The first law challenged by the Appellants was Section 2962(g) of the Home Rule Charter and Optional Plans Law, 53 Pa.C.S. § 2962(g).  Most municipalities are governed by one of four codes promulgated by the general assembly, the First and Second Class Township Codes, the Borough Code, and the Third Class City Code.  However, Article IX, Section 2 of the Pennsylvania Constitution, “Home Rule” allows a municipality to “legislate concerning municipal governance without express statutory warrant for each new ordinance; [a municipality’s] ability to exercise municipal functions is limited only by its home rule charter, the Pennsylvania Constitution, and the General Assembly.”  Generally speaking, this means that home rule communities can exercise any power that the General Assembly has not forbidden.
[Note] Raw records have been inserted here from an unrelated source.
`src/rtl/fnd_scan_decoder_pkg.sv`:
```
// fnd_pkg: segment codes, digit-select codes and frame-sum helper shared by
// the FND scan decoder files.
package fnd_pkg;

  localparam int FND_DIGITS = 4;

  // Active-low segment patterns g..a with dp removed
  localparam logic [6:0] SEG_0     = 7'h40;
  localparam logic [6:0] SEG_1     = 7'h79;
  localparam logic [6:0] SEG_2     = 7'h24;
  localparam logic [6:0] SEG_3     = 7'h30;
  localparam logic [6:0] SEG_4     = 7'h19;
  localparam logic [6:0] SEG_5     = 7'h12;
  localparam logic [6:0] SEG_6     = 7'h02;
  localparam logic [6:0] SEG_7     = 7'h78;
  localparam logic [6:0] SEG_8     = 7'h00;
  localparam logic [6:0] SEG_9     = 7'h10;
  localparam logic [6:0] SEG_BLANK = 7'h7F;

  // Active-low digit selects: ones, tens, hundreds, thousands
  localparam logic [3:0] DIGIT_SEL_0 = 4'b1110;
  localparam logic [3:0] DIGIT_SEL_1 = 4'b1101;
  localparam logic [3:0] DIGIT_SEL_2 = 4'b1011;
  localparam logic [3:0] DIGIT_SEL_3 = 4'b0111;

  typedef enum logic {ST_COLLECT, ST_EMIT} fnd_state_e;

  // Four BCD digits to binary; max 9999 so 14 bits never overflow
  function automatic logic [13:0] bcd_weight(input logic [3:0] d3, input logic [3:0] d2,
                                             input logic [3:0] d1, input logic [3:0] d0);
    return 14'(d3) * 14'd1000 + 14'(d2) * 14'd100 + 14'(d1) * 14'd10 + 14'(d0);
  endfunction

endpackage

```
`src/rtl/fnd_scan_decoder_if.sv`:
```
// fnd_scan_decoder_if: FND pin inputs and decoded-frame outputs.
// master = pin driver / result consumer, slave = the decoder.
interface fnd_scan_decoder_if;
  logic [3:0]  fnd_digit;
  logic [7:0]  fnd_data;
  logic [13:0] o_value;
  logic        o_valid;
  logic        o_seg_err;
  logic [3:0]  o_blank;
  logic [3:0]  o_dot;

  modport master (output fnd_digit, fnd_data,
                  input  o_value, o_valid, o_seg_err, o_blank, o_dot);
  modport slave  (input  fnd_digit, fnd_data,
                  output o_value, o_valid, o_seg_err, o_blank, o_dot);
endinterface

```
`src/rtl/fnd_scan_decoder_seg_decode.sv`:
```
// fnd_seg_decode: active-low 7-segment pattern to BCD digit.
// All-off is reported as blank (digit 0); anything else unknown is an error.
module fnd_seg_decode
  import fnd_pkg::*;
(
  input  logic [6:0] seg,
  output logic [3:0] bcd,
  output logic       is_blank,
  output logic       is_err
);

  // Table lookup of the ten digit glyphs plus blank
  always_comb begin
    bcd      = 4'd0;
    is_blank = 1'b0;
    is_err   = 1'b0;
    case (seg)
      SEG_0:     bcd = 4'd0;
      SEG_1:     bcd = 4'd1;
      SEG_2:     bcd = 4'd2;
      SEG_3:     bcd = 4'd3;
      SEG_4:     bcd = 4'd4;
      SEG_5:     bcd = 4'd5;
      SEG_6:     bcd = 4'd6;
      SEG_7:     bcd = 4'd7;
      SEG_8:     bcd = 4'd8;
      SEG_9:     bcd = 4'd9;
      SEG_BLANK: is_blank = 1'b1;
      default:   is_err = 1'b1;
    endcase
  end

endmodule

```
`src/rtl/fnd_scan_decoder.sv`:
```
// fnd_scan_decoder: watches multiplexed FND pins, debounces each digit
// position and emits the displayed 4-digit number once per full scan.
// Optional: FND_DP_CAPTURE_EN stores per-position dp and reports it on o_dot.
module fnd_scan_decoder
  import fnd_pkg::*;
#(
  parameter int STABLE_CYCLES = 16
) (
  input  logic                clk,
  input  logic                reset,
  fnd_scan_decoder_if.slave   bus
);

  localparam logic [7:0] CNT_MAX = 8'(STABLE_CYCLES - 1);

  logic [11:0] sync1, sync2, prev;
  logic [7:0]  cnt;
  logic        acc_done;
  logic        changed, take, cap;
  logic        pos_ok;
  logic [1:0]  pos;
  logic [3:0]  bcd;
  logic        is_blank, is_err;

  fnd_state_e                   state;
  logic [FND_DIGITS-1:0][3:0]   dig_q, dig_nx;
  logic [3:0]                   blank_q, blank_nx, mask_q, mask_nx;
  logic                         err_q, err_nx;
  logic [13:0]                  value_q;
  logic                         valid_q, seg_err_q;
  logic [3:0]                   blank_o, dot_o;

  // Two-flop synchronizer plus one-cycle history for change detection
  always_ff @(posedge clk or posedge reset) begin
    if (reset) begin
      sync1 <= 12'hFFF;
      sync2 <= 12'hFFF;
      prev  <= 12'hFFF;
    end else begin
      sync1 <= {bus.fnd_digit, bus.fnd_data};
      sync2 <= sync1;
      prev  <= sync2;
    end
  end

  assign changed = (sync2 != prev);
  assign take    = !changed && (cnt == CNT_MAX) && !acc_done;

  // Stability counter; acc_done makes each stable period yield one acceptance
  always_ff @(posedge clk or posedge reset) begin
    if (reset) begin
      cnt      <= 8'd0;
      acc_done <= 1'b0;
    end else if (changed) begin
      cnt      <= 8'd0;
      acc_done <= 1'b0;
    end else begin
      if (cnt != CNT_MAX) cnt <= cnt + 8'd1;
      if (take)           acc_done <= 1'b1;
    end
  end

  // Exactly-one-low digit select to position index
  always_comb begin
    pos_ok = 1'b1;
    pos    = 2'd0;
    case (sync2[11:8])
      DIGIT_SEL_0: pos = 2'd0;
      DIGIT_SEL_1: pos = 2'd1;
      DIGIT_SEL_2: pos = 2'd2;
      DIGIT_SEL_3: pos = 2'd3;
      default:     pos_ok = 1'b0;
    endcase
  end

  fnd_seg_decode u_seg_decode (
    .seg      (sync2[6:0]),
    .bcd      (bcd),
    .is_blank (is_blank),
    .is_err   (is_err)
  );

  assign cap = take && pos_ok;

  // Frame registers after this cycle's capture, used to emit the full frame
  always_comb begin
    dig_nx   = dig_q;
    blank_nx = blank_q;
    mask_nx  = mask_q;
    err_nx   = err_q;
    if (cap) begin
      dig_nx[pos]   = bcd;
      blank_nx[pos] = is_blank;
      mask_nx[pos]  = 1'b1;
      err_nx        = err_q | is_err;
    end
  end

`ifdef FND_DP_CAPTURE_EN
  logic [3:0] dot_q, dot_nx;

  // dp is active low on the pin; stored as 1 = lit
  always_comb begin
    dot_nx = dot_q;
    if (cap) dot_nx[pos] = ~sync2[7];
  end

  // Per-position dp store
  always_ff @(posedge clk or posedge reset) begin
    if (reset) dot_q <= 4'b0000;
    else       dot_q <= dot_nx;
  end
`else
  logic unused_dp;
  assign unused_dp = sync2[7];
`endif

  // Collect/emit FSM with registered frame outputs
  always_ff @(posedge clk or posedge reset) begin
    if (reset) begin
      state     <= ST_COLLECT;
      dig_q     <= '0;
      blank_q   <= 4'b0000;
      mask_q    <= 4'b0000;
      err_q     <= 1'b0;
      value_q   <= 14'd0;
      valid_q   <= 1'b0;
      seg_err_q <= 1'b0;
      blank_o   <= 4'b0000;
      dot_o     <= 4'b0000;
    end else begin
      case (state)
        ST_COLLECT: begin
          dig_q   <= dig_nx;
          blank_q <= blank_nx;
          mask_q  <= mask_nx;
          err_q   <= err_nx;
          valid_q <= 1'b0;
          if (mask_nx == 4'hF) begin
            state     <= ST_EMIT;
            valid_q   <= 1'b1;
            value_q   <= bcd_weight(dig_nx[3], dig_nx[2], dig_nx[1], dig_nx[0]);
            seg_err_q <= err_nx;
            blank_o   <= blank_nx;
`ifdef FND_DP_CAPTURE_EN
            dot_o     <= dot_nx;
`else
            dot_o     <= 4'b0000;
`endif
          end
        end
        ST_EMIT: begin
          valid_q <= 1'b0;
          mask_q  <= 4'b0000;
          err_q   <= 1'b0;
          state   <= ST_COLLECT;
        end
        default: state <= ST_COLLECT;
      endcase
    end
  end

  assign bus.o_value   = value_q;
  assign bus.o_valid   = valid_q;
  assign bus.o_seg_err = seg_err_q;
  assign bus.o_blank   = blank_o;
  assign bus.o_dot     = dot_o;

endmodule

```
`src/flat_wrapper.sv`:
```
// flat-port wrapper written by rule: the top's interface ports become plain ports
module fnd_scan_decoder_flat import fnd_pkg::*;
#(
  parameter int STABLE_CYCLES = 16
)
  (clk, reset, bus_fnd_digit, bus_fnd_data, bus_o_value, bus_o_valid, bus_o_seg_err, bus_o_blank, bus_o_dot);
  fnd_scan_decoder_if bus_i ();
  input  logic clk;
  input  logic reset;
  input wire logic [$bits(bus_i.fnd_digit)-1:0] bus_fnd_digit;
  input wire logic [$bits(bus_i.fnd_data)-1:0] bus_fnd_data;
  output wire logic [$bits(bus_i.o_value)-1:0] bus_o_value;
  output wire logic [$bits(bus_i.o_valid)-1:0] bus_o_valid;
  output wire logic [$bits(bus_i.o_seg_err)-1:0] bus_o_seg_err;
  output wire logic [$bits(bus_i.o_blank)-1:0] bus_o_blank;
  output wire logic [$bits(bus_i.o_dot)-1:0] bus_o_dot;
  assign bus_i.fnd_digit = bus_fnd_digit;
  assign bus_i.fnd_data = bus_fnd_data;
  assign bus_o_value = bus_i.o_value;
  assign bus_o_valid = bus_i.o_valid;
  assign bus_o_seg_err = bus_i.o_seg_err;
  assign bus_o_blank = bus_i.o_blank;
  assign bus_o_dot = bus_i.o_dot;
  fnd_scan_decoder #(.STABLE_CYCLES(STABLE_CYCLES)) u_core (.clk(clk), .reset(reset), .bus(bus_i));
endmodule
```
`config.mk`:
```
export PLATFORM = sky130hd
export DESIGN_NAME = fnd_scan_decoder_flat
export DESIGN_NICKNAME = d
export VERILOG_FILES = /design/src/rtl/fnd_scan_decoder_pkg.sv /design/src/rtl/fnd_scan_decoder_if.sv /design/src/rtl/fnd_scan_decoder_seg_decode.sv /design/src/rtl/fnd_scan_decoder.sv /design/src/flat_wrapper.sv
export SDC_FILE = /design/constraint.sdc
export NUM_CORES = 1
export LEC_CHECK = 0
export CAP_MARGIN = 20
export CORE_MARGIN = 5
export CORE_UTILIZATION = 41
export CTS_BUF_LIST = sky130_fd_sc_hd__clkbuf_8
export DETAILED_ROUTE_END_ITERATION = 7
export PLACE_DENSITY_LB_ADDON = 0.1
export RECOVER_POWER = 25
export SLEW_MARGIN = 20
export SYNTH_ARGS = -nofsm -noshare
export SYNTH_HDL_FRONTEND = slang
export SYNTH_HIERARCHICAL = 1
export SYNTH_SLANG_ARGS = --single-unit
```
`constraint.sdc`:
```
create_clock -name clk -period 5.7 [get_ports clk]
set_input_delay 1.14 -clock clk [delete_from_list [all_inputs] [get_ports clk]]
set_output_delay 1.14 -clock clk [all_outputs]
set_load 0.01 [all_outputs]
```
---- Yosys cells after proc, flatten, opt, wreduce, memory -nomap -nowiden ----
Cells that the tools add are included.
storage, ports and cells
  register bits after elaboration ......... 90
  input port bits ......................... 14
  output and inout port bits .............. 24
  logic and storage cells ................. 81
cells by class
  add/subtract/negate cells ............... 4
  $mul .................................... 3
  magnitude comparators ................... 2
  eq/ne operators ......................... 18
  muxes and demuxes ....................... 23
  bitwise gates (word level) .............. 3
  reduce and logical (&&, ||, !) cells .... 12
operators by type and width
  kind                                                                      count
  4-bit case mux with 9 select lines                                        1
  7-bit equality test (second input constant)                               4
  7-bit by 5-bit equality test with 1-bit output (second input constant)    3
  16-bit bitwise mux                                                        1
  4-bit equality test (second input constant)                               4
  16-bit 2-to-1 mux                                                         1
  8-bit 2-to-1 mux                                                          2
  14-bit by 11-bit adder with 14-bit output                                 1
  14-bit by 4-bit adder with 14-bit output                                  1
  14-bit by 8-bit adder with 14-bit output                                  1
  7-bit by 6-bit equality test with 1-bit output (second input constant)    2
  4-bit 2-to-1 mux                                                          3
  12-bit inequality test                                                    1
  4-bit by 7-bit multiplier with 11-bit output (second input constant)      1
  11-bit OR reduction                                                       1
  4-bit by 5-bit multiplier with 9-bit output (second input constant)       1
  8-bit by 1-bit adder with 8-bit output (second input constant)            1
  4-bit demux with 2-bit select                                             1
  8-bit by 4-bit equality test with 1-bit output (second input constant)    1
  1-bit 2-to-1 mux                                                          8
  8-bit by 4-bit inequality test with 1-bit output (second input constant)  1
  4-bit case mux with 2 select lines                                        1
  7-bit by 2-bit equality test with 1-bit output (second input constant)    1
  7-bit logical NOT                                                         1
  16 further kinds                                                          22

---- Logic depth before layout (Yosys ltp) ----
Gate-level depths: netlist of the first run.
  depth in word-level cells ............... 12
  depth in mapped cells ................... 25

---- Cells and area by module ----
The synthesis of the first run kept the hierarchy.
by module, submodules not included
  module            times used  cells each  area each (sq um)
  fnd_scan_decoder  1           441         5,287.6
  fnd_seg_decode    1           28          191.4

---- Worst setup path before layout of the first run ----
Ideal clock, no wire load.
  kind .................................... reg-to-reg
  start ................................... register u_core.sync2[8]
  end ..................................... register u_core.value_q[13] (netlist: u_core/bus.o_value[13])
  arrival ................................. 5.879 ns
  data required time ...................... 5.608 ns
  slack ................................... -0.270 ns
  stages on the path, launching flop included .. 23
  path buffers ............................ 1
  period minus slack after synthesis ...... 5.970 ns
  path through ............................ dfstp_2 > clkbuf_1 > xor2_1 > nor4_4 > nand4_4 > mux2i_1 > inv_1 > fa_1 > inv_1 > fa_1 > inv_1 > ha_1 > nor2b_1 > o21ai_0 > nand2b_1 > xor2_1 > ha_1 > ha_1 > ha_1 > o41ai_1 > o21ai_0 > and3_1 > o31ai_2
RTL lines
  element                 RTL line                 RTL
  start, declared         fnd_scan_decoder.sv:16   logic [11:0] sync1, sync2, prev;
  start signal, assigned  fnd_scan_decoder.sv:41   sync2 <= sync1;
  end signal, assigned    fnd_scan_decoder.sv:142  value_q <= bcd_weight(dig_nx[3], dig_nx[2], dig_nx[1], dig_nx[0]);
  end, declared           fnd_scan_decoder.sv:29   logic [13:0] value_q;

==> key figures, run 1 <==
Worst setup path
  • CP Buf/Inv Count: 5
  • Reg2Reg Depth: 22
  • WP depth: 22
  • CP Max Fanout: 5
  • CP Class: reg2reg
  • Critical Path RT: 5970 ps
  • CP peak stage delay: 530 ps
  • Worst r2r src: u_core/cnt[5]
  • Startpoint types: register
  • CP endpoint kind: register
  • Crit path from: u_core/cnt[5]
  • Setup crit end: u_core/bus.o_value[11]
  • Crit path DAT: between 5000 and 6000 ps
  • Worst flop-to-flop path endpoint: u_core/bus.o_value[11]
  • Slowest CP cell: fa_1
  • Critical Path, Cell by Cell: or3_4 -> nor4_4 -> nand4_4 -> mux2i_4 -> inv_2 -> buf_6 -> ha_1 -> ha_1 -> ha_2 -> inv_1 -> fa_1 -> inv_1 -> fa_1 -> ha_4 -> ha_4 -> nand3_1 -> nand2_1 -> a41o_1 -> o41ai_2 -> buf_4 -> xnor2_1 -> mux2_2
  • Worst path top cell family by delay: adder cells
  • Internal reg-to-reg setup slack: 150 ps

Floorplanning
  • Starting Density: between 40% and 50%
  • Core footprint: 13190 um2
  • I/O pin count: 38
  • Die area: 15780 um2
  • Die height: 125.6 um
  • Row count: 42
  • Die W: 125.6 um

CTS
  • Root buf cell: clkbuf_8
  • CTS clock-pin slew for the worst setup and hold paths: 90 ps
  • Total CTS buffers: 9
  • CTS max path bufs: 2
  • CTS tree: done
  • CTS Hold Bufs: 0
  • Clock insertion delay at the later pin of the skew report: 370 ps
  • H-tree Lvls: 3
  • CTS Sinks: 90

Finish
  • Most common cell after layout, fill and taps aside: dfrtp_1
  • Share of cells above drive strength 1: 33.99%
  • Fillers: 1194
  • Area Overhead vs Synth: 24.46%
  • Final Cell Area: ~6800 um2
  • Inserted Diodes: 0
  • NumNets Final: 640
  • Most frequent cells in the layout: 54 x dfrtp_1, 51 x buf_4, 43 x mux2_2, 42 x ha_1, 41 x inv_1

Timing
  • Peak Freq: 180.3 MHz
  • Final Critical Period: 5547 ps
  • Slew HR: between 30% and 40%
  • Final hold viol count: 0
  • Final setup viols: 0
  • Part of the cycle the worst path needs: between 90 and 100%
  • Slew @ Worst Pin: between 900 and 1000 ps
  • Final worst slack: ~150 ps
  • Skew final: 16.85 ps
  • Final Max Slew Viols: 0

Global route
  • Vias in the first global route: 3745
  • Initial antenna violation count: 0
  • Tot GR Track Use: roughly 14%
  • Overflow after GRT: 0
  • Global-route wire length before repair: approximately 18000 um
  • Largest net degree at the start of global routing: 47

Synthesis
  • Mapped cell area: between 5000 and 6000 um2
  • Yosys Warn Count: 6
  • Post-synthesis sequential area ratio: 41.93%
  • Synth Flop Type: dfrtp_1
  • Async S/R FF share, synth: 100.0%
  • Post-synth EDFFs: 0
  • Avg Inst Size Synth: approximately 12 um2
  • Synth Instances: ~470
  • Synth unique cells: 55
  • Yosys reg bits: 90

Detailed routing
  • Drt total wl: around 11000 um
  • Wirelength per Cell: about 15 um
  • Number of remaining DRC errors: 0
  • Post-DRT Antenna Nets: 0
  • Routed vias/inst: 4.855
  • Drt initial violations: 163
  • Drt pass-1 iters: 4
  • Via count: 3583

Place
  • Setup WS pre-CTS: just over 20 ps
  • Final HPWL DP: between 7000 and 8000 um
  • GPL Wtd Cong: 0.8250
  • IO Port Bufs: 33
  • Area after DPL: around 6200 um2

Flow run
  • Max-Cap Viols: 0

Worst hold path
  • Hold Crit Class: reg2reg

Power and ir drop
  • Pwr dens: about 180 nW/um2
  • Static leakage: 3.358 nW
  • Peak VDD IR: 0.0001139 V

Outcome
  • Outcome: finished, final reports clean
power by group:
group	internal (W)	switching, W	leakage (nW)
logic	0.0000314	0.0000411	2.11
clock network	0.000258	0.000231	0.120
registers	0.000661	0.00000972	1.13
total	0.000950	0.000282	3.36
flip-flops by register name, summed over array words and instances, names as in the netlist:
register              cells
u_core/acc_done           1
u_core/blank_q            4
u_core/bus.o_blank        4
u_core/bus.o_seg_err      1
u_core/bus.o_valid        1
u_core/bus.o_value       14
u_core/cnt                8
u_core/dig_q             16
u_core/err_q              1
u_core/mask_q             4
u_core/prev              12
u_core/sync1             12
u_core/sync2             12
cell type report:
class                           instances  area (um2)  share of cell area, %
Multi-Input combinational cell        323        3138                  46.02
Sequential cell                        90        2297                  33.69
Timing Repair Buffer                   90       780.7                  11.45
Tap cell                              176       220.2                  3.229
Inverter                               43       162.7                  2.385
Clock buffer                           10       137.6                  2.018
Clock inverter                          6       82.58                  1.211
cell usage after synthesis (2+ instances only):
cell,number,share of area (%)
xnor2_1,19,3.0
nor4_4,4,1.6
mux2i_1,5,0.91
a31oi_1,5,0.57
mux2_2,43,8.8
buf_4,5,0.69
o41ai_1,4,0.64
nor4_1,4,0.46
clkbuf_1,5,0.34
dfstp_2,36,17
and3_1,3,0.34
dfrtp_1,54,25
nand2_1,27,1.8
ha_1,52,12
a21o_1,5,0.69
nor3_1,6,0.55
a21oi_1,21,1.9
nand4_1,2,0.23
nor2_1,29,2.0
buf_6,4,0.82
xor2_1,17,2.7
nand3_1,6,0.55
nand2b_1,6,0.69
nand4b_1,5,0.80
fa_1,17,6.2
and4_1,2,0.32
nand4_2,3,0.69
inv_1,42,2.9
nor2b_1,3,0.34
o21ai_0,10,0.91
worst register-to-register path: cells and delay by family (launching register included):
kind / cells / cell delay (ps)
compound gates: 2 / 640
xor+xnor: 1 / 50
fa+ha+maj: 7 / 2270
buf+inv: 5 / 500
flops: 1 / 390
mux: 2 / 470
simple gates: 5 / 1140
cell families (layout without fill, tap and decap cells):
logic type               count (synthesis)  after routing  share of synthesized area (%)
adder cells (fa/ha/maj)                 69             69                          18.09
other                                    1              4                        0.06844
buffers and inverters                   59            149                          5.252
AND/OR/NAND/NOR                        112            112                          12.95
multiplexers                            48             48                          9.751
flip-flops                              90             90                          41.93
AO/OA/AOI/OAI                           54             54                          6.212
XOR/XNOR                                36             36                          5.755
worst min path at each step:
| stage | cells after the start | slack [ps] | start | endpoint |
|---|---|---|---|---|
| floorplan | 0 | 350 | u_core/sync1[0] | u_core/sync2[0] |
| global placement | 0 | 350 | u_core/sync1[2] | u_core/sync2[2] |
| detailed placement | 0 | 350 | u_core/sync1[2] | u_core/sync2[2] |
| CTS | 0 | 360 | u_core/sync1[2] | u_core/sync2[2] |
| global route | 0 | 360 | u_core/sync1[0] | u_core/sync2[0] |
| finish | 0 | 360 | u_core/sync1[2] | u_core/sync2[2] |
what timing repair did:
action / 4_1_cts / 5_1_grt
resized for setup: 0 / 35
endpoints found under the hold margin: 0 / 0
setup buffers: 7 / 14
endpoints found under the setup margin: 1 / 4
pin swaps: 2 / 23
per-stage QoR:
step / instances / hold slack [ps] / total power, W / util (%) / setup TNS, ps
floorplan: 472 / 345.2 / 0.0007217 / - / -70.52
global placement: 701 / 346.0 / 0.0007433 / 47.09 / 0
detailed placement: 701 / 347.2 / 0.0007441 / 47.09 / 0
CTS: 724 / 358.5 / 0.001251 / 49.16 / 0
global route: 738 / 360.5 / 0.001291 / 51.70 / -94.43
finish: 738 / 356.5 / 0.001232 / 51.70 / 0
per-layer routing:
| layer | track usage (%) | vias to the layer above | wire [um] | share of wire [%] |
|---|---|---|---|---|
| li1 | - | 1783 | - | - |
| met2 | 23.41 | 47 | 5370 | 49 |
| met1 | 18.75 | 1731 | 5004 | 46 |
| met5 | 0 | - | 0 | 0 |
| met4 | 4.847 | 0 | 246 | 2.3 |
| met3 | 3.795 | 22 | 295 | 2.7 |
Note: power is estimated with default switching activity, not from simulation.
The Home Rule Law was enacted in 1996 and regulates the process for creating a home rule municipality, as well as setting boundaries on the powers that the municipality can exercise.  It applies to all municipalities other than Philadelphia.  In relevant part, Section 2962(c)(2) of the Home Rule Law provides that “[a] municipality shall not … exercise powers contrary to or in limitation or enlargement of powers granted by statutes which are applicable in every part of this Commonwealth.”  The Appellants challenged the constitutionality of Section 2962(g) which specifically states that “[a] municipality shall not enact any ordinance or take any other action dealing with the regulation of the transfer, ownership, transportation or possession of firearms.”  Pennsylvania courts have consistently held that the General Assembly may negate ordinances enacted by home rule municipalities when the General Assembly has enacted a conflicting statute concerning “substantive matters of substantive concern” including those involving “the health, safety, security and general welfare of all the inhabitants of the State” as opposed to matters of purely local concern which are of no concern to citizens elsewhere.  The Supreme Court simply applied this long line of cases to this current challenge.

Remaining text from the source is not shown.